TRENGGALEK NJENGGELEK - Tanaman liar berkhasiat untuk kesehatan ternyata banyak ditemukan di sekitar rumah, mulai dari pekarangan, pinggir jalan, hingga area persawahan. Sayangnya, sebagian besar masyarakat masih menganggap tanaman tersebut sebagai gulma yang mengganggu dan tidak memiliki manfaat.
Padahal, sejumlah tanaman liar berkhasiat untuk kesehatan telah lama digunakan dalam pengobatan tradisional. Kandungan senyawa aktif seperti flavonoid, tanin, hingga antioksidan menjadikan tanaman ini berpotensi membantu menjaga daya tahan tubuh dan mengatasi berbagai penyakit.
Dalam sebuah ulasan edukatif, dokter sekaligus peneliti herbal menjelaskan bahwa beberapa tanaman liar yang sering diabaikan justru memiliki manfaat medis yang cukup signifikan. Berikut lima tanaman liar berkhasiat untuk kesehatan yang mudah ditemukan.
Meniran, Tingkatkan Sistem Imun Tubuh
Meniran atau Phyllanthus niruri merupakan tanaman liar yang sering tumbuh di pekarangan. Tanaman ini dikenal sebagai imunomodulator, yaitu mampu meningkatkan sistem kekebalan tubuh.
Meniran mengandung antioksidan tinggi yang membantu tubuh melawan infeksi. Cara penggunaannya cukup sederhana, yakni direbus sekitar 30 gram tanaman segar dengan dua gelas air hingga tersisa setengahnya.
Namun, penggunaan meniran tidak disarankan bagi ibu hamil karena berpotensi menimbulkan efek berbahaya pada janin.
Pegagan, Herbal untuk Otak dan Sirkulasi Darah
Pegagan atau Centella asiatica telah lama dikenal dalam pengobatan tradisional India dan Tiongkok.
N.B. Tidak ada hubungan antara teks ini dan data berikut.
===== src/rtl/core/assert_macros.svh =====
// ----------------------------------------------------------------------------
// assert_macros.svh
// assertion helpers shared by the rtl, empty under synthesis
// ----------------------------------------------------------------------------
`ifndef ASSERT_MACROS_SVH
`define ASSERT_MACROS_SVH

`ifndef SYNTHESIS
// checked outside reset only
`define WRMP_ASSERT(lbl, prop, msg) \
  lbl: assert property (@(posedge clk_i) disable iff (!rst_ni) prop) else $error(msg);
// checked on every edge, reset included
`define WRMP_ASSERT_ALWAYS(lbl, prop, msg) \
  lbl: assert property (@(posedge clk_i) prop) else $error(msg);
`else
`define WRMP_ASSERT(lbl, prop, msg)
`define WRMP_ASSERT_ALWAYS(lbl, prop, msg)
`endif

`endif


===== src/rtl/core/wrmp_pkg.sv =====
// ----------------------------------------------------------------------------
// wrmp_pkg
// shared constants, types and helpers of the windowed running mean block
// ----------------------------------------------------------------------------
`default_nettype none

package wrmp_pkg;

  localparam int unsigned StoreDepth = 4096;
  localparam int unsigned SampleBits = 24;
  localparam int unsigned AddrW      = $clog2(StoreDepth);

  localparam int unsigned NumCh    = 4;
  localparam int unsigned MeanW    = 32;
  localparam int unsigned MemW     = NumCh * MeanW;
  localparam int unsigned IdxOutW  = 12;
  localparam int unsigned IdxW     = 20;
  localparam int unsigned PassW    = 20;
  localparam int unsigned RecipW   = 24;
  localparam int unsigned RelW     = 24;
  localparam int unsigned SqSumW   = 64;
  localparam int unsigned MeanSumW = 48;
  localparam int unsigned ColW     = 10;
  localparam int unsigned RowW     = 9;
  localparam int unsigned EposW    = 6;
  localparam int unsigned PtsW     = 7;
  localparam int unsigned SkipW    = 8;
  localparam int unsigned ChEnW    = 3;
  localparam int unsigned NptsW    = 3 * PtsW;
  localparam int unsigned DivW     = 64;
  localparam int unsigned DvsW     = 48;
  localparam int unsigned PaddrW   = 5;
  localparam int unsigned PdataW   = 32;

  localparam logic [PassW-1:0]  PassMax  = '1;
  localparam logic [RecipW-1:0] RecipOne = '1;
  localparam logic [RelW-1:0]   RelMax   = '1;

  // arithmetic widths of the average update
  localparam int unsigned TgtW  = SampleBits + 9;
  localparam int unsigned OldW  = MeanW + 1;
  localparam int unsigned DiffW = MeanW + 2;
  localparam int unsigned WideW = (TgtW > DiffW) ? TgtW : DiffW;
  localparam int unsigned PrdW  = DiffW + RecipW + 1;

  typedef enum logic [2:0] {
    REG_POINTS_X       = 3'd0,
    REG_POINTS_ROWS    = 3'd1,
    REG_POINTS_ENERGY  = 3'd2,
    REG_SKIP_LEFT      = 3'd3,
    REG_SKIP_RIGHT     = 3'd4,
    REG_SKIP_TOP       = 3'd5,
    REG_CHANNEL_ENABLE = 3'd6
  } cfg_reg_e;

  // configuration as the datapath sees it, point counts already clamped
  typedef struct packed {
    logic [PtsW-1:0]  px;
    logic [PtsW-1:0]  pr;
    logic [PtsW-1:0]  pe;
    logic [SkipW-1:0] skip_left;
    logic [SkipW-1:0] skip_right;
    logic [SkipW-1:0] skip_top;
    logic [ChEnW-1:0] ch_en;
  } cfg_t;

  typedef struct packed {
    logic              done;
    logic [RelW-1:0]   rel;
    logic [PassW-1:0]  pass_count;
    logic [RecipW-1:0] recip;
  } rpt_stat_t;

  function automatic logic [PtsW-1:0] clamp_pts(input logic [PtsW-1:0] v);
    logic [PtsW-1:0] r;
    if (v == '0) begin
      r = PtsW'(1);
    end else if (v > PtsW'(64)) begin
      r = PtsW'(64);
    end else begin
      r = v;
    end
    return r;
  endfunction

endpackage

`default_nettype wire


===== src/rtl/core/wrmp_cfg.sv =====
// ----------------------------------------------------------------------------
// wrmp_cfg
// apb register bank for window geometry and channel enables
// ----------------------------------------------------------------------------
`default_nettype none

module wrmp_cfg import wrmp_pkg::*; (
  input  wire logic              clk_i,
  input  wire logic              rst_ni,
  input  wire logic              psel_i,
  input  wire logic              penable_i,
  input  wire logic              pwrite_i,
  input  wire logic [PaddrW-1:0] paddr_i,
  input  wire logic [PdataW-1:0] pwdata_i,
  output logic      [PdataW-1:0] prdata_o,
  output logic                   pready_o,
  output cfg_t                   cfg_o
);

  logic [PtsW-1:0]  px_q, pr_q, pe_q;
  logic [SkipW-1:0] sl_q, sr_q, st_q;
  logic [ChEnW-1:0] en_q;
  logic             wr_en;

  assign pready_o = 1'b1;
  assign wr_en    = psel_i && penable_i && pwrite_i;

  always_ff @(posedge clk_i or negedge rst_ni) begin
    if (!rst_ni) begin
      px_q <= PtsW'(64);
      pr_q <= PtsW'(64);
      pe_q <= PtsW'(1);
      sl_q <= '0;
      sr_q <= '0;
      st_q <= '0;
      en_q <= '1;
    end else if (wr_en) begin
      unique case (paddr_i[PaddrW-1:2])
        REG_POINTS_X:       px_q <= pwdata_i[PtsW-1:0];
        REG_POINTS_ROWS:    pr_q <= pwdata_i[PtsW-1:0];
        REG_POINTS_ENERGY:  pe_q <= pwdata_i[PtsW-1:0];
        REG_SKIP_LEFT:      sl_q <= pwdata_i[SkipW-1:0];
        REG_SKIP_RIGHT:     sr_q <= pwdata_i[SkipW-1:0];
        REG_SKIP_TOP:       st_q <= pwdata_i[SkipW-1:0];
        REG_CHANNEL_ENABLE: en_q <= pwdata_i[ChEnW-1:0];
        default: ;
      endcase
    end
  end

  always_comb begin
    unique case (paddr_i[PaddrW-1:2])
      REG_POINTS_X:       prdata_o = PdataW'(px_q);
      REG_POINTS_ROWS:    prdata_o = PdataW'(pr_q);
      REG_POINTS_ENERGY:  prdata_o = PdataW'(pe_q);
      REG_SKIP_LEFT:      prdata_o = PdataW'(sl_q);
      REG_SKIP_RIGHT:     prdata_o = PdataW'(sr_q);
      REG_SKIP_TOP:       prdata_o = PdataW'(st_q);
      REG_CHANNEL_ENABLE: prdata_o = PdataW'(en_q);
      default:            prdata_o = '0;
    endcase
  end

  always_comb begin
    cfg_o.px         = clamp_pts(px_q);
    cfg_o.pr         = clamp_pts(pr_q);
    cfg_o.pe         = clamp_pts(pe_q);
    cfg_o.skip_left  = sl_q;
    cfg_o.skip_right = sr_q;
    cfg_o.skip_top   = st_q;
    cfg_o.ch_en      = en_q;
  end

endmodule

`default_nettype wire


===== config.mk =====
export PLATFORM = sky130hd
export DESIGN_NAME = wrmp_cfg
export DESIGN_NICKNAME = d
export VERILOG_FILES = /design/src/rtl/core/assert_macros.svh /design/src/rtl/core/wrmp_pkg.sv /design/src/rtl/core/wrmp_cfg.sv
export SDC_FILE = /design/constraint.sdc
export NUM_CORES = 1
export LEC_CHECK = 0
export BUFFER_PORTS_ARGS = -buffer_cell sky130_fd_sc_hd__buf_2
export CORE_AREA = 4 4 109 69
export DETAILED_ROUTE_END_ITERATION = 10
export DIE_AREA = 0 0 113 73
export HOLD_SLACK_MARGIN = 0.12
export PLACE_DENSITY = 0.74
export SLEW_MARGIN = 20
export SYNTH_ARGS = -nofsm -noshare
export SYNTH_HDL_FRONTEND = slang
export SYNTH_SLANG_ARGS = --single-unit

===== constraint.sdc =====
create_clock -name clk_i -period 1 [get_ports clk_i]
set_input_delay 0.05 -clock clk_i [delete_from_list [all_inputs] [get_ports clk_i]]
set_output_delay 0.05 -clock clk_i [all_outputs]
set_load 0.01 [all_outputs]

==> out/results.ini <==
[setup_path]
cp_data_required_time_ns = 0.95
crit_path_end_kind = primary output
start_kind = flip-flop
worstPathMaxFanout = 2
arrival_ns = 1.45
r2r_cells = 3
worst-setup-path-type = flip-flop to primary output

[outcome]
failed_checks = negative setup slack
status = finished with violations

[cts]
clockRootBuffer = clkbuf_8
clk_pin_slew_worst_paths_ns = 0.09
cts_buffer_depth = 2
cts.sinks = 48
clock_latency_ns = 0.30
htreeDepth = 2
cts_tree = done
cts_made_buffers = 5

[sta]
rsz0062_at_grt = true
fmax_mhz = 667.3
fin_tns_setup_ns = -8.036
hold_viol_final = 0
finalCritPeriodShare_pct = 149.9
whs_ns = 0.2644
fin_ws_ns = -0.4987
finClkSkew_ns = 0
min_period_ns = 1.499
setup_violations = 36
drv_slew = 0

[placement]
dp_hpwl_microns = 5648
routabilityCongestion = 0.8856
place_area_sq_mm = 0.003436
place.port_buffers = 71
numPlacedInstances = 418

[synthesis]
syn_area_per_cell_sq_um = 11.89
ys_async_sr_fraction_pct = 100.0
synth_common_cells = 43 x mux2_2, 42 x dfrtp_1, 25 x buf_4
synth.most_common_cell = mux2_2
synthCells = 225
ys_ff_latch = 48
synthFlopType = dfrtp_1
synthDistinctLibCells = 34
synth_area_sq_mm = 0.002676
synth_warnings = 0
synth_top_area_share_pct = 39.27
yosysTopAreaCell = dfrtp_1
synth.area.top_cells = dfrtp_1 39%, mux2_2 18%, buf_4 7.0%
synth_edf_count = 0
seq_area_frac_synth_pct = 45.16

[detailed_routing]
drc_errors = 0
vias = 2192
drt-initial-drc-count = 111
wl_per_cell_microns = 17.75
wirelength_microns = 7898
drtPass1Iterations = 4
viasPerCell = 4.926
ant_nets = 0

[worst_hold_path]
hold_class = primary input to async pin

[final_layout]
regArea_sq_mm = 0.001211
area_delta_synth_final_pct = 49.18
utilization_pct = 61.12
layout-drive-gt1-share_pct = 60.89
nNetsFinal = 399
fillerInstances = 530
multiInputGateArea_sq_mm = 0.001428
diodes = 0
fin_cells = 445
design_area_sq_mm = 0.003993

[grt]
antenna_found_initial = 0
grt_pass1_vias = 2150
track_usage_pct = 18.53
grt_max_degree = 49
overflow = 0
grt_pass1_wl_microns = 11690

[floorplan]
rows = 23
dieArea_sq_mm = 0.008249
die_y_microns = 73
start_util_pct = 40.97
core_region_area_sq_mm = 0.006533
io_pins = 123
die_w_microns = 113

[job]
cap_viol_max_count = 0

[power]
power_density_mw_per_mm2 = 1683
p_leak_uw = 0.002015
ir_drop_mv = 0.9645

-- path summary, 6_finish.rpt --
path / slack, ns / endpoint / from
min in group clk_i: 0.35 / px_q[2] / paddr_i[3]
worst min-delay path: 0.26 / sl_q[5] / rst_ni
worst max-delay path: -0.50 / prdata_o[0] / en_q[0]
max in group asynchronous: 0.44 / en_q[0] / rst_ni
worst max register to register: 0.01 / sl_q[0] / sl_q[0]
worst min register to register: 0.54 / sr_q[4] / sr_q[4]
-- cells by family (layout without fill, tap and decap cells) --
logic type | count (synthesis) | in the layout | share of synthesized area (%)
AOI/OAI and AO/OA | 22 | 22 | 5.891
and+or+nand+nor | 45 | 45 | 10.66
muxes | 66 | 66 | 28.00
DFF | 48 | 48 | 45.16
buffers and inverters | 42 | 152 | 10.00
other | 2 | 25 | 0.2806
-- layer usage --
layer | track usage [%] | share of wire (%)
met1 | 27.58 | 49
met2 | 26.97 | 44
met3 | 4.474 | 6.5
met4 | 4.933 | 0.97
met5 | 0 | 0
-- stage by stage --
step	setup slack, ns	total power (uW)
floorplan	-0.2397	3873
global placement	-0.2578	4864
detailed placement	-0.2950	4918
CTS	-0.5070	6490
global route	-0.5397	7062
finish	-0.4987	6719
-- flip-flops by register name, indices dropped and copies added (netlist names) --
register,flops
pe_q,7
px_q,7
sl_q,8
sr_q,8
en_q,3
pr_q,7
st_q,8
-- final cells by class --
| type | instances | area share [%] |
|---|---|---|
| Multi-Input combinational cell | 158 | 35.76 |
| Sequential cell | 48 | 30.34 |
| Timing Repair Buffer | 140 | 28.77 |
| Tap cell | 87 | 2.726 |
| Clock buffer | 7 | 1.912 |
| Inverter | 4 | 0.3761 |
| Clock inverter | 1 | 0.1254 |
-- layout by cell type (no fill, tap or decap), types with 3 or more instances in the layout --
master	instances
mux2i_1	16
buf_12	3
nor2b_4	3
conb_1	25
buf_6	42
inv_1	4
a221o_1	3
mux2_2	33
nor2_4	3
dfstp_2	6
buf_2	51
nor2b_1	12
clkbuf_8	5
dfrtp_1	40
buf_4	34
o21ai_1	3
mux2_4	17
nor2_1	8
dlygate4sd3_1	9
-- worst max-delay path: stages (launching register included) --
cell	delay (ns)
dfstp_2	0.55
a21boi_1	0.07
a211oi_2	0.21
a221o_1	0.17
buf_2	0.14
-- report_power, final --
| part | switching (uW) | internal [uW] | leakage, uW |
|---|---|---|---|
| clock network | 659 | 492 | 0.0000422 |
| logic | 1210 | 1670 | 0.00138 |
| registers | 333 | 2360 | 0.000597 |
-- timing repair --
item / in CTS / in global routing
endpoints found under the setup margin: 40 / 49
pin swaps: 11 / 6
gates resized for setup: 43 / 33
hold buffers: 9 / 0
cloned: 0 / 0
buffers inserted: 9 / 12
endpoints found under the hold margin: 94 / 0
No activity file was read; power rests on OpenSTA's default activity.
Tanaman ini bermanfaat untuk meningkatkan fungsi otak, memperbaiki sirkulasi darah, hingga membantu mengatasi insomnia.
Pegagan juga dikenal sebagai herbal adaptogen yang membantu tubuh beradaptasi terhadap stres. Biasanya dikonsumsi sebagai lalapan, sayur, atau teh herbal.
Meski demikian, penggunaannya perlu dibatasi, terutama bagi penderita yang sedang mengonsumsi obat pengencer darah karena berisiko meningkatkan perdarahan.
Alang-Alang, Atasi Gangguan Saluran Kemih
Alang-alang sering dianggap sebagai gulma di lahan pertanian. Padahal, tanaman ini mengandung tanin dan flavonoid yang memiliki sifat antibakteri dan diuretik.
Manfaatnya antara lain membantu melancarkan buang air kecil, mencegah batu ginjal, hingga membantu mengontrol tekanan darah. Biasanya, akar alang-alang direbus dan airnya diminum secara rutin.
Krokot, Kaya Omega-3 dan Antioksidan
Krokot merupakan tanaman liar yang tumbuh di berbagai tempat, termasuk pekarangan rumah. Tanaman ini mengandung omega-3, vitamin C, dan vitamin E yang baik untuk kesehatan jantung.
Selain itu, kandungan melatonin pada krokot juga dipercaya membantu mengatasi gangguan tidur. Krokot dapat dikonsumsi sebagai lalapan atau dimasak menjadi sayur.
Rumput Teki, Redakan Nyeri dan Peradangan
Rumput teki sering dianggap sebagai hama karena sulit dibasmi. Namun, bagian umbinya ternyata memiliki manfaat kesehatan.
Umbi rumput teki mengandung tanin yang bersifat antimikroba dan antiinflamasi. Tanaman ini digunakan untuk meredakan nyeri haid, sakit gigi, hingga gangguan kulit.
Cara penggunaannya dengan mengolah umbi menjadi rebusan atau ekstrak sebelum dikonsumsi.
Konsumsi Harus Bijak dan Terpantau
Meski tanaman liar berkhasiat untuk kesehatan memiliki banyak manfaat, penggunaannya tetap harus dilakukan dengan hati-hati. Konsumsi berlebihan atau tanpa pengawasan dapat menimbulkan efek samping.
Para ahli menyarankan agar penggunaan tanaman herbal tetap dikonsultasikan dengan tenaga medis, terutama bagi penderita penyakit tertentu atau yang sedang mengonsumsi obat.
Pemanfaatan tanaman liar ini menjadi bukti bahwa alam menyediakan berbagai sumber pengobatan alami. Dengan pengetahuan yang tepat, tanaman yang selama ini dianggap tidak berguna justru bisa menjadi solusi kesehatan yang efektif.